**WHAT YOU ARE ASKED TO DO**
For this exercise, write out exactly the lines from the line containing "buf_12 | 87 |" through the last line of the records, and no other lines.
/---
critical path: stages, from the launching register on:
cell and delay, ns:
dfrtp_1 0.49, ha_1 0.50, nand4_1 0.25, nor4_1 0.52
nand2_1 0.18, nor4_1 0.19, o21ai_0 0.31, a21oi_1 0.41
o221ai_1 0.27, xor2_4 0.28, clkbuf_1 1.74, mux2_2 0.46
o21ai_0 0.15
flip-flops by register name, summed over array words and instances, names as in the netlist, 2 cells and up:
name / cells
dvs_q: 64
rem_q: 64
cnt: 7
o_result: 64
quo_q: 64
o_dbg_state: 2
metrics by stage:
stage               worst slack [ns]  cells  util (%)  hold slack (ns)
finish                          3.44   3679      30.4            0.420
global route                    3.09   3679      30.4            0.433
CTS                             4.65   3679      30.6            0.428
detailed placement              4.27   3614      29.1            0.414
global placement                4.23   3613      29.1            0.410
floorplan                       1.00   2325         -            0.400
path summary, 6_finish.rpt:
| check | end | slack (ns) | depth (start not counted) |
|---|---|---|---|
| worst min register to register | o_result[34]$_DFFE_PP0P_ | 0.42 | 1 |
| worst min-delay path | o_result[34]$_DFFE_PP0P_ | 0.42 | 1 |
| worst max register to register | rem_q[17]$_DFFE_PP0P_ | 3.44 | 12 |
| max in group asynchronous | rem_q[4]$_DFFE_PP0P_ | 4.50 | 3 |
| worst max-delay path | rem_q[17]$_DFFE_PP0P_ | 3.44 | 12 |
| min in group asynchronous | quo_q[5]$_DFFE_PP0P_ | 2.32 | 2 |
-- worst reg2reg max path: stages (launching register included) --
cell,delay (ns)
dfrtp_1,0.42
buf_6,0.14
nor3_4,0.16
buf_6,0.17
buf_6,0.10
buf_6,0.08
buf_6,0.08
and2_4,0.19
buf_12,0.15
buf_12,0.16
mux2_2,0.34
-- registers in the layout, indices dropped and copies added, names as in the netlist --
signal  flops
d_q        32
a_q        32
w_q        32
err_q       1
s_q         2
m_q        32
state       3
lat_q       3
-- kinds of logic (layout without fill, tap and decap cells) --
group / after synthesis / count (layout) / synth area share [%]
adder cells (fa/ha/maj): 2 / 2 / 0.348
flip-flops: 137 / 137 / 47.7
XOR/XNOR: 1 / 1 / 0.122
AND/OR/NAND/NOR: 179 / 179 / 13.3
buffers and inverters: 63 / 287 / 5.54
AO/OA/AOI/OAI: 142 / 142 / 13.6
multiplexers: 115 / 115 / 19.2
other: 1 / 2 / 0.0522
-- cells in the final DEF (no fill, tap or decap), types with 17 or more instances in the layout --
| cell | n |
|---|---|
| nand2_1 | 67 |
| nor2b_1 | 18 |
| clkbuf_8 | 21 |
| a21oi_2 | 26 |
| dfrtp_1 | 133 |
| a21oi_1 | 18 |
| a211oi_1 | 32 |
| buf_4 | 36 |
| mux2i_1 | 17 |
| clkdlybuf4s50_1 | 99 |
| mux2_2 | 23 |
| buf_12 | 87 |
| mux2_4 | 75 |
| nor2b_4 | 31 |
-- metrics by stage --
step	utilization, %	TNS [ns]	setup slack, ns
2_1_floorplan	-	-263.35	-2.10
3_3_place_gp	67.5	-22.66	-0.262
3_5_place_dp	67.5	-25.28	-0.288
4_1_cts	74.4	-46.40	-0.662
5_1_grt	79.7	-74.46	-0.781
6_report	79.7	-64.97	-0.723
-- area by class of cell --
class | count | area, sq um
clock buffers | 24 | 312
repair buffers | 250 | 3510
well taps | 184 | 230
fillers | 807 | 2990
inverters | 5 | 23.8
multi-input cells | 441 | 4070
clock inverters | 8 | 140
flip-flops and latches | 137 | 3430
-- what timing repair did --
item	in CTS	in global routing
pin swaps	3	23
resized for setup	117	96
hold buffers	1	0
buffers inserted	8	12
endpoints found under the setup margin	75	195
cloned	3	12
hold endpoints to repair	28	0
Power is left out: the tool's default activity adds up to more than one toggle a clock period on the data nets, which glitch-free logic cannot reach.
\---
**YOUR SOLUTION**
| buf_12 | 87 |
| mux2_4 | 75 |
| nor2b_4 | 31 |
-- metrics by stage --
step	utilization, %	TNS [ns]	setup slack, ns
2_1_floorplan	-	-263.35	-2.10
3_3_place_gp	67.5	-22.66	-0.262
3_5_place_dp	67.5	-25.28	-0.288
4_1_cts	74.4	-46.40	-0.662
5_1_grt	79.7	-74.46	-0.781
6_report	79.7	-64.97	-0.723
-- area by class of cell --
class | count | area, sq um
clock buffers | 24 | 312
repair buffers | 250 | 3510
well taps | 184 | 230
fillers | 807 | 2990
inverters | 5 | 23.8
multi-input cells | 441 | 4070
clock inverters | 8 | 140
flip-flops and latches | 137 | 3430
-- what timing repair did --
item	in CTS	in global routing
pin swaps	3	23
resized for setup	117	96
hold buffers	1	0
buffers inserted	8	12
endpoints found under the setup margin	75	195
cloned	3	12
hold endpoints to repair	28	0
Power is left out: the tool's default activity adds up to more than one toggle a clock period on the data nets, which glitch-free logic cannot reach.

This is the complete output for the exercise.